> [Dataset excerpts]:

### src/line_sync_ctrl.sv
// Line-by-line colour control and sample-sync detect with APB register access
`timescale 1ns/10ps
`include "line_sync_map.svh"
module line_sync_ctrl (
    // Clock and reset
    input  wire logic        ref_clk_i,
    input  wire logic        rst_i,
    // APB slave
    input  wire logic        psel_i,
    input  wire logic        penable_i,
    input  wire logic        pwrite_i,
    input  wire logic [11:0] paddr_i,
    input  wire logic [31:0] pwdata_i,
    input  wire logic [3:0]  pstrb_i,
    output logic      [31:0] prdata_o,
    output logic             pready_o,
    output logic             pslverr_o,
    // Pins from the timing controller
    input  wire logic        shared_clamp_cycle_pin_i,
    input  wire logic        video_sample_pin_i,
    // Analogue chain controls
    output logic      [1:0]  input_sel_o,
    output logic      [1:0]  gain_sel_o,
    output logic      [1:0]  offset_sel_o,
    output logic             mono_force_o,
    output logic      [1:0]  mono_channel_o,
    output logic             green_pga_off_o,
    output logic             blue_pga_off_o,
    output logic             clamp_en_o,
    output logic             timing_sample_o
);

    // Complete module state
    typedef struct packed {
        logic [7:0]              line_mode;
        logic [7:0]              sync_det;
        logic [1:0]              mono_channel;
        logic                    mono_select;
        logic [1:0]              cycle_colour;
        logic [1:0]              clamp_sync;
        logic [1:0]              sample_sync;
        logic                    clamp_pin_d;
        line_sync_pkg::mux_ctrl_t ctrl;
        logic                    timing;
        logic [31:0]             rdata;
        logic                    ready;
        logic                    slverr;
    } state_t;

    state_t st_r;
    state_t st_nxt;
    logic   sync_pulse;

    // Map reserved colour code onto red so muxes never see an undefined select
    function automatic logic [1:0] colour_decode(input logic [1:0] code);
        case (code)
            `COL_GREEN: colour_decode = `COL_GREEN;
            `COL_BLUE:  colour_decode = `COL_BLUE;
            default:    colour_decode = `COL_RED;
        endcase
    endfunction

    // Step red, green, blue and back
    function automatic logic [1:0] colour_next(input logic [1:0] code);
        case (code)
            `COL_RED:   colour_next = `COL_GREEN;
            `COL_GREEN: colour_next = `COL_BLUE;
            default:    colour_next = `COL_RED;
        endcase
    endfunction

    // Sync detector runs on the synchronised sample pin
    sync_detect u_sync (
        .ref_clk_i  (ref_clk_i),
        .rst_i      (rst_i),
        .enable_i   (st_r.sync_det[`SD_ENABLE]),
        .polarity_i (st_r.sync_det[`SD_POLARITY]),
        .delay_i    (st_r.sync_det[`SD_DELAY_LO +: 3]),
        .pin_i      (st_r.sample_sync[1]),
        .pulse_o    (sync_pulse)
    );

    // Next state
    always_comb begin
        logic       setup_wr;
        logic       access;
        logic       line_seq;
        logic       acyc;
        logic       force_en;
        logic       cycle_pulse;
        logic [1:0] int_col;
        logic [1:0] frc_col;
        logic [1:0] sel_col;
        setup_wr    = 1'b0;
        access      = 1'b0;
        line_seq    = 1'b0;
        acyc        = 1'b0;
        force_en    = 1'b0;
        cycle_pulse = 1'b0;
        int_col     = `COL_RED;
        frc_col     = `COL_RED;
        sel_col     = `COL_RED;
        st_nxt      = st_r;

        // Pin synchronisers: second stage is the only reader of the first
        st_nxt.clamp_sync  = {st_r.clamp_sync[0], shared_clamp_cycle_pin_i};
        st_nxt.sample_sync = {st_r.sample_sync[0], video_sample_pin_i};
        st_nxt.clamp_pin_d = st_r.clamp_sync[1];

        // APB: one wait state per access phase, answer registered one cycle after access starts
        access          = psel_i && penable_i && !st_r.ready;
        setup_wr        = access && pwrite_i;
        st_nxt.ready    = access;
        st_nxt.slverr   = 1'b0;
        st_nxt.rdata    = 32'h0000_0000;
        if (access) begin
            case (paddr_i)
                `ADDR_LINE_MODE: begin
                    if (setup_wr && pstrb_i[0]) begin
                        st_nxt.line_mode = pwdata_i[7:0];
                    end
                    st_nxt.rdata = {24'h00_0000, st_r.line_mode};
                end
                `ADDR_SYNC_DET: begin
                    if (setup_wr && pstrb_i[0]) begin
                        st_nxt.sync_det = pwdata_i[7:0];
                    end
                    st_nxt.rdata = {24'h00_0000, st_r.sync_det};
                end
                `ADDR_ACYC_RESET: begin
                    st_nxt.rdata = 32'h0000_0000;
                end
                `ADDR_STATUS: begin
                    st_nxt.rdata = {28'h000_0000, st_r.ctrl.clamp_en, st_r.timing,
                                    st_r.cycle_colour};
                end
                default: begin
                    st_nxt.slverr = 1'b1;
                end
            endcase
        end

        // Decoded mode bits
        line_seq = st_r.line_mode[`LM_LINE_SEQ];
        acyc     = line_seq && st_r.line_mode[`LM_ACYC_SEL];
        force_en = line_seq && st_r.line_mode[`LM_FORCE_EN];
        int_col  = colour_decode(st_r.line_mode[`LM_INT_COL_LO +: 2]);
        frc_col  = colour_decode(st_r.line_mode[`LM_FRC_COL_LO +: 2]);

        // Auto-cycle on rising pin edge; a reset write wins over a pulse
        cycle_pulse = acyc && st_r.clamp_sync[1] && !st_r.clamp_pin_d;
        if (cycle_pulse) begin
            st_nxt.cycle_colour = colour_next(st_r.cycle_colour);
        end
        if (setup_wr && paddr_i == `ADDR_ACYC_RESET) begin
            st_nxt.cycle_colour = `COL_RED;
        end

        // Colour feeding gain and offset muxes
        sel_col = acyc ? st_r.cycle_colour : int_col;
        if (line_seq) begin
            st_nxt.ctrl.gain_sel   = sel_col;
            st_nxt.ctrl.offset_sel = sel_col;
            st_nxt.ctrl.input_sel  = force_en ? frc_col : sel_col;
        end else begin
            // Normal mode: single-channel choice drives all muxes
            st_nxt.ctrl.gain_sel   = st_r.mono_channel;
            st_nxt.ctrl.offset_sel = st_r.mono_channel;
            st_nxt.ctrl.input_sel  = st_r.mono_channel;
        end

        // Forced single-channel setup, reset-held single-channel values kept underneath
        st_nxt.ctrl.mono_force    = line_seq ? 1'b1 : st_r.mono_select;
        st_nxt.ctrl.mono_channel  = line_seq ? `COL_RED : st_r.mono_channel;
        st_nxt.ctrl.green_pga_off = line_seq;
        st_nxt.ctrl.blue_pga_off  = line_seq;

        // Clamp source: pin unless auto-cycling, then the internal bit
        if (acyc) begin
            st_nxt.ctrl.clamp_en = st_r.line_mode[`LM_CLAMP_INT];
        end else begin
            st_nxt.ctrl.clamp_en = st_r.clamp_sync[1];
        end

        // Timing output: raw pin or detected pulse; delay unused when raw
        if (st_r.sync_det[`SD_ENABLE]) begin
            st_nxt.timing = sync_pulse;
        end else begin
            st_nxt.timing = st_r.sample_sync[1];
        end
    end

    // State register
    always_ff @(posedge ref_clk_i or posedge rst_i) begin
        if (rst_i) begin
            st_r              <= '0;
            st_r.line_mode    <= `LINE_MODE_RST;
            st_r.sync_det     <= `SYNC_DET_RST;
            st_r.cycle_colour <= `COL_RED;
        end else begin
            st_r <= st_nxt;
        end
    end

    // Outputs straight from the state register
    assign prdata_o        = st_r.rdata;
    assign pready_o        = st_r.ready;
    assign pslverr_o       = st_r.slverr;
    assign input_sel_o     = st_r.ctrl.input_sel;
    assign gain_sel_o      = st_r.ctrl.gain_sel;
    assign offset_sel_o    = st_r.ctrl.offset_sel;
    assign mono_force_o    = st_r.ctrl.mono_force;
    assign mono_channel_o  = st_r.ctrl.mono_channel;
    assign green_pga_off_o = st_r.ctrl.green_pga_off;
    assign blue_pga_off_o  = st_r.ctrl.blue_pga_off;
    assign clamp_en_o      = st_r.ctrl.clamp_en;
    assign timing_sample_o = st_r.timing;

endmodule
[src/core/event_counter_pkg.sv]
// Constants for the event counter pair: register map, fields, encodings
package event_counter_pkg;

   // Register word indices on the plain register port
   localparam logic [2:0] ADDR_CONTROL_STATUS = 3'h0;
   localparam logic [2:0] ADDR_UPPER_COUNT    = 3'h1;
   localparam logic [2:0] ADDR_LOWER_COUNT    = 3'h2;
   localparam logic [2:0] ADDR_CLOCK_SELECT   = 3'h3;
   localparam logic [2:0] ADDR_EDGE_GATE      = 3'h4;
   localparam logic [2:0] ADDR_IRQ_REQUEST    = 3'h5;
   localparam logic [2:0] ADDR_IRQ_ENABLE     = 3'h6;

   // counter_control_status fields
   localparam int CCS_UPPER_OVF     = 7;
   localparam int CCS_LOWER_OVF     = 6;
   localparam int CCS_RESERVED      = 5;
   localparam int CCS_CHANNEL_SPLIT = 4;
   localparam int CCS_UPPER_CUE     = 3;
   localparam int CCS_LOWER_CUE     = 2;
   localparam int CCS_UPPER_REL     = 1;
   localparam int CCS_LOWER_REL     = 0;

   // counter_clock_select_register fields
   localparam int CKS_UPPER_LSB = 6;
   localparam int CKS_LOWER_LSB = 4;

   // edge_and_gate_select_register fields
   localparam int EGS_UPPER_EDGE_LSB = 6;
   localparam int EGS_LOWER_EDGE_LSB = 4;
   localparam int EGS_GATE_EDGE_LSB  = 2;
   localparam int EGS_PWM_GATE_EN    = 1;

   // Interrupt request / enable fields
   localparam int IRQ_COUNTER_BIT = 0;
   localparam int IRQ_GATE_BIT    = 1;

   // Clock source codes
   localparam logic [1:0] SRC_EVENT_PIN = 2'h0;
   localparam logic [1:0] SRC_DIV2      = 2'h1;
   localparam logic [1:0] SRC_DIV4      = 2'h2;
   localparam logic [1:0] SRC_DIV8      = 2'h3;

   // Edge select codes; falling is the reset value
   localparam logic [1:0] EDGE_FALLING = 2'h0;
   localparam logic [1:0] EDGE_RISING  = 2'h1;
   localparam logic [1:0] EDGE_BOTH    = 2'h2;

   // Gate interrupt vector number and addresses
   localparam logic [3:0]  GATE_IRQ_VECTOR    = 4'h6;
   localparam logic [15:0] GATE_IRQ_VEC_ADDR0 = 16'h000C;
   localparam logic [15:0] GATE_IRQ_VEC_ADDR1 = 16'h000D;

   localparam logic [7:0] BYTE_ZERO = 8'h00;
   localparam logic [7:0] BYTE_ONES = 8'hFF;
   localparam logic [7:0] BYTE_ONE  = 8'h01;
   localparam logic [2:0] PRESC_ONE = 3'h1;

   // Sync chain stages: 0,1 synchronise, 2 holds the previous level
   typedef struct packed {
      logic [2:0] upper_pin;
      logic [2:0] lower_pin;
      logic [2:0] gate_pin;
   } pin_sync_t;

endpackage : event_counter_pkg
--
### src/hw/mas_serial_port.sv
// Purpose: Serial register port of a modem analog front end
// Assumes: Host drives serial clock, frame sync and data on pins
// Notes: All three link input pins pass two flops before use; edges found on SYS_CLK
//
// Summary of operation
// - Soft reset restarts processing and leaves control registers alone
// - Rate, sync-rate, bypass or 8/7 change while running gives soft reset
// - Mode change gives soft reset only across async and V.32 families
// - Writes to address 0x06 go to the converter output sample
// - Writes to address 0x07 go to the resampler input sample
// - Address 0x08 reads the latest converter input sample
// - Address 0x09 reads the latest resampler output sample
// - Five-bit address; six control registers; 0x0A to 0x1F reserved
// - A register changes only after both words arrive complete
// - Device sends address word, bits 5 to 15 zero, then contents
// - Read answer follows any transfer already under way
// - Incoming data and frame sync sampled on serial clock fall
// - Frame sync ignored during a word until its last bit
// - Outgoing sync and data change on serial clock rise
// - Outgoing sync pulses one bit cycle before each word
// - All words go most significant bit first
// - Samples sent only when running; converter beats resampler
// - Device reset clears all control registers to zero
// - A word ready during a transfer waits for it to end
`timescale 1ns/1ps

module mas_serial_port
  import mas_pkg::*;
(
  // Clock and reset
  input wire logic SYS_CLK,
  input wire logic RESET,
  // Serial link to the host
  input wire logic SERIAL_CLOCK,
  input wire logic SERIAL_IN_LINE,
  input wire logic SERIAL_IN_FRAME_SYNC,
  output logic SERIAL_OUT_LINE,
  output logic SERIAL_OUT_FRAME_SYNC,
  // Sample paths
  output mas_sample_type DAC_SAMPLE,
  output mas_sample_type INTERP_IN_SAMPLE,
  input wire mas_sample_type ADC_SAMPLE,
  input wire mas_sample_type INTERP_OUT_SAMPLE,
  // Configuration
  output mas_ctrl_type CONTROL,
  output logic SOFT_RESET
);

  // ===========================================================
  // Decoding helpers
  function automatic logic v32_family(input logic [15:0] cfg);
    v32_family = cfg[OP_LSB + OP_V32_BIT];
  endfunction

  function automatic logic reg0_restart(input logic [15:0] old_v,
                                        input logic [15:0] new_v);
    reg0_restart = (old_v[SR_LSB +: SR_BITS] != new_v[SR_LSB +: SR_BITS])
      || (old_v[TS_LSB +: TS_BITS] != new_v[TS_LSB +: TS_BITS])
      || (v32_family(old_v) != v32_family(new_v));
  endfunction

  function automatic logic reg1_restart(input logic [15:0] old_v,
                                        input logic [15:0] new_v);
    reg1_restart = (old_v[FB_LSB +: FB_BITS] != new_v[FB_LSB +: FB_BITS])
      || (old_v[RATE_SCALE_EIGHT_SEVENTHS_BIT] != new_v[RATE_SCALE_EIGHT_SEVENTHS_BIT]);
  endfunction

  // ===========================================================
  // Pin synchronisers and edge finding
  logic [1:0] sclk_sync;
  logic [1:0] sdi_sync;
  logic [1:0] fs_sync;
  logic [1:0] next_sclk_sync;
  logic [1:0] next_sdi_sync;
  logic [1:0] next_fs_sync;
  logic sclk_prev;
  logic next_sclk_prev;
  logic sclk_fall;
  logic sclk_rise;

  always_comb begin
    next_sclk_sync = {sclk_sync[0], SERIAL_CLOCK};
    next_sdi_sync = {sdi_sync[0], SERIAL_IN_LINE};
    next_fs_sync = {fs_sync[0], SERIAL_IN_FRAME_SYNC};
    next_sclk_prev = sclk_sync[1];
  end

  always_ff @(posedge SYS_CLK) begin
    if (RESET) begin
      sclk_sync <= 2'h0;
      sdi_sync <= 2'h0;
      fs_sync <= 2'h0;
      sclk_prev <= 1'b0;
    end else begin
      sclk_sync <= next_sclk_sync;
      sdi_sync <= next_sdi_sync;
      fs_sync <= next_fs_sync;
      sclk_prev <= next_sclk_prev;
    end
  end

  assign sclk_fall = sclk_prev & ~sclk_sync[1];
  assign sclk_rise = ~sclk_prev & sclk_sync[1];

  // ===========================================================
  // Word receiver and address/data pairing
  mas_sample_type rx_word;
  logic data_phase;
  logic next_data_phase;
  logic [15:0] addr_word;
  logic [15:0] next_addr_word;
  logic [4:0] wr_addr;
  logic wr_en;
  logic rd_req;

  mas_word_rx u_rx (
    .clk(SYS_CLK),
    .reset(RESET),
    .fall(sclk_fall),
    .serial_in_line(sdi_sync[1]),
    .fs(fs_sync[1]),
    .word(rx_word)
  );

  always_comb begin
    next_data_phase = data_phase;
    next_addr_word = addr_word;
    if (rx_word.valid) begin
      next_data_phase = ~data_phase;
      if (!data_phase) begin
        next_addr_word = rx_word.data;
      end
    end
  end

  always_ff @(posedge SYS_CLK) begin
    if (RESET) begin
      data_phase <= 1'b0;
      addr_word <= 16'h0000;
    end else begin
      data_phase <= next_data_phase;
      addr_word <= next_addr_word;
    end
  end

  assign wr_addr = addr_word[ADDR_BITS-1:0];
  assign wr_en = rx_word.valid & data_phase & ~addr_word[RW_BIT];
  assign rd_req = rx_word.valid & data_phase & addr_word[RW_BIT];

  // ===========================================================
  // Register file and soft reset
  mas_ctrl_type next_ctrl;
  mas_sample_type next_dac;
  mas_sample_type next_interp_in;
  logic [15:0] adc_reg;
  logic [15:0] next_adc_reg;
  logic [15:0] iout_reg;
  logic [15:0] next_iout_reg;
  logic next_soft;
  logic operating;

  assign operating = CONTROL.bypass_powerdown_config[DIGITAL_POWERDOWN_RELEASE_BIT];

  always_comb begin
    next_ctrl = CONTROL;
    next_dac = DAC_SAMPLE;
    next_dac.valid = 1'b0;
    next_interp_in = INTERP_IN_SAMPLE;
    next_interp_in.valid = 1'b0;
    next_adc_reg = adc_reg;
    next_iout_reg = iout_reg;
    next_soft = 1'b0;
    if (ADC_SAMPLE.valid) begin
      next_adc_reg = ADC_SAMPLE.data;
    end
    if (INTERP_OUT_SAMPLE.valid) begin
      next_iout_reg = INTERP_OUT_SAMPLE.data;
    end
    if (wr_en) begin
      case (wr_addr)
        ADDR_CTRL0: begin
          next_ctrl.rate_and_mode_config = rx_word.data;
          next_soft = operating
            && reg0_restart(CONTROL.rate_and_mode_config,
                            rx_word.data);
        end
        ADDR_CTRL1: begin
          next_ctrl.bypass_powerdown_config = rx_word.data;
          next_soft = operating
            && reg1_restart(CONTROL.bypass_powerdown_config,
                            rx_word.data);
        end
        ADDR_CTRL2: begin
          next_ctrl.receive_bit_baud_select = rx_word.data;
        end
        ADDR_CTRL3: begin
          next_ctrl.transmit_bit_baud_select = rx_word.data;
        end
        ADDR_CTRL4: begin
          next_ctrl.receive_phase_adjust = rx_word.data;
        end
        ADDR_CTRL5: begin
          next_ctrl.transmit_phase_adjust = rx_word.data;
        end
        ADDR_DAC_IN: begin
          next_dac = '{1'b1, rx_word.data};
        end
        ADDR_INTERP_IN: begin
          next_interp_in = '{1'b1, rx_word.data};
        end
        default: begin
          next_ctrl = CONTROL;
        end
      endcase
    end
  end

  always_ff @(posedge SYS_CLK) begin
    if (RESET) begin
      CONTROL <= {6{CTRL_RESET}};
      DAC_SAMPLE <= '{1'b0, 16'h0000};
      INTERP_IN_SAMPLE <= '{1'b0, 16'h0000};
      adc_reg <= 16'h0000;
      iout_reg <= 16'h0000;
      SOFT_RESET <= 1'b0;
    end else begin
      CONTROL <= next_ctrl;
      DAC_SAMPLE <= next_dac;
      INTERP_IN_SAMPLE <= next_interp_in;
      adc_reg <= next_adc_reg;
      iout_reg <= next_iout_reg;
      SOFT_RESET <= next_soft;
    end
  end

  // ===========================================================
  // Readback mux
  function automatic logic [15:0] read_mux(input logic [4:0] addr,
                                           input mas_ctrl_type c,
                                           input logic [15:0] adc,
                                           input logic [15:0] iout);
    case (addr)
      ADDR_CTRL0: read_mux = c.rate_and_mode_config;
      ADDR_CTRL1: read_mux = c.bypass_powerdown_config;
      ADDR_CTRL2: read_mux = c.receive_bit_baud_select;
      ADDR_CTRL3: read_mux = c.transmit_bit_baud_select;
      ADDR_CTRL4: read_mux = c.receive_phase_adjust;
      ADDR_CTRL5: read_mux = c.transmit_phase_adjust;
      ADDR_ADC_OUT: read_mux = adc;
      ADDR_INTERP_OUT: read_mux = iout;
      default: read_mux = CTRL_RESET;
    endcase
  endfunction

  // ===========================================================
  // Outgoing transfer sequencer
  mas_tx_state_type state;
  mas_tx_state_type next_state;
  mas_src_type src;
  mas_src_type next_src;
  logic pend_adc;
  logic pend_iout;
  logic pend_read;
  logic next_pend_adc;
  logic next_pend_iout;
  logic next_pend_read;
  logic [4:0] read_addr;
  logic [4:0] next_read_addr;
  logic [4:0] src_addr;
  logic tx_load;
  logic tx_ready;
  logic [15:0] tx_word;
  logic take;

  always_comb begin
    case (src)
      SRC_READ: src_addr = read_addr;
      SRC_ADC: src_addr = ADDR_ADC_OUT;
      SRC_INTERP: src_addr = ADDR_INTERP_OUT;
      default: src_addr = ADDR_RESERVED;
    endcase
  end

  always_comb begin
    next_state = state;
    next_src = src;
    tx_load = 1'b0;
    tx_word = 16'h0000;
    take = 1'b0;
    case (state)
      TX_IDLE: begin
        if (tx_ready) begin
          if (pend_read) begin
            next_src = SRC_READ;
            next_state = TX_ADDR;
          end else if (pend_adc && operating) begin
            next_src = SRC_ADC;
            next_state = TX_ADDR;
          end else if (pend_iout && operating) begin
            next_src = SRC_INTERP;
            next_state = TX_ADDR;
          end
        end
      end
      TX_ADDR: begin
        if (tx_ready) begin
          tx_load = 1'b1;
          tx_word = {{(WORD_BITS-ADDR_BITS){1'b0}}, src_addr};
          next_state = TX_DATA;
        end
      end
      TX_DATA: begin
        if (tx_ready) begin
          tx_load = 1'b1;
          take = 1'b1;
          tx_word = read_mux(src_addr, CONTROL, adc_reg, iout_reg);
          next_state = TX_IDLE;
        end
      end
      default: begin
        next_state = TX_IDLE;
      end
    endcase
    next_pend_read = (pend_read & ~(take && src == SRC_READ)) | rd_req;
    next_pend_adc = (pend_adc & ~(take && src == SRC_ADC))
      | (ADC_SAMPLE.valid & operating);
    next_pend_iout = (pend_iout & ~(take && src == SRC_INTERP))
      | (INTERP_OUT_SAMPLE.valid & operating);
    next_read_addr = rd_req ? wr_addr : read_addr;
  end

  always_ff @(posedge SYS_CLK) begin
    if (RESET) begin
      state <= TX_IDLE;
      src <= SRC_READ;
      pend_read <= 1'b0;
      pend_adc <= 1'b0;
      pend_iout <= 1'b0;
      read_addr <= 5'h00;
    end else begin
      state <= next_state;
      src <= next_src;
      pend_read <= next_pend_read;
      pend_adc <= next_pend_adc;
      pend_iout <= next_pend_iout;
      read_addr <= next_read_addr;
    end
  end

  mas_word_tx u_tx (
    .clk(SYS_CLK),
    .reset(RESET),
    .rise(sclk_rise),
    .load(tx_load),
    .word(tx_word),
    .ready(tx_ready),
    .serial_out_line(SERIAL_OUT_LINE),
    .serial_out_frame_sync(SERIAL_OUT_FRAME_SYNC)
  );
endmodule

> [Required action]: Scan the records above, then copy out each line that mentions "reads".

> [Exercise solution]:
// - Address 0x08 reads the latest converter input sample
// - Address 0x09 reads the latest resampler output sample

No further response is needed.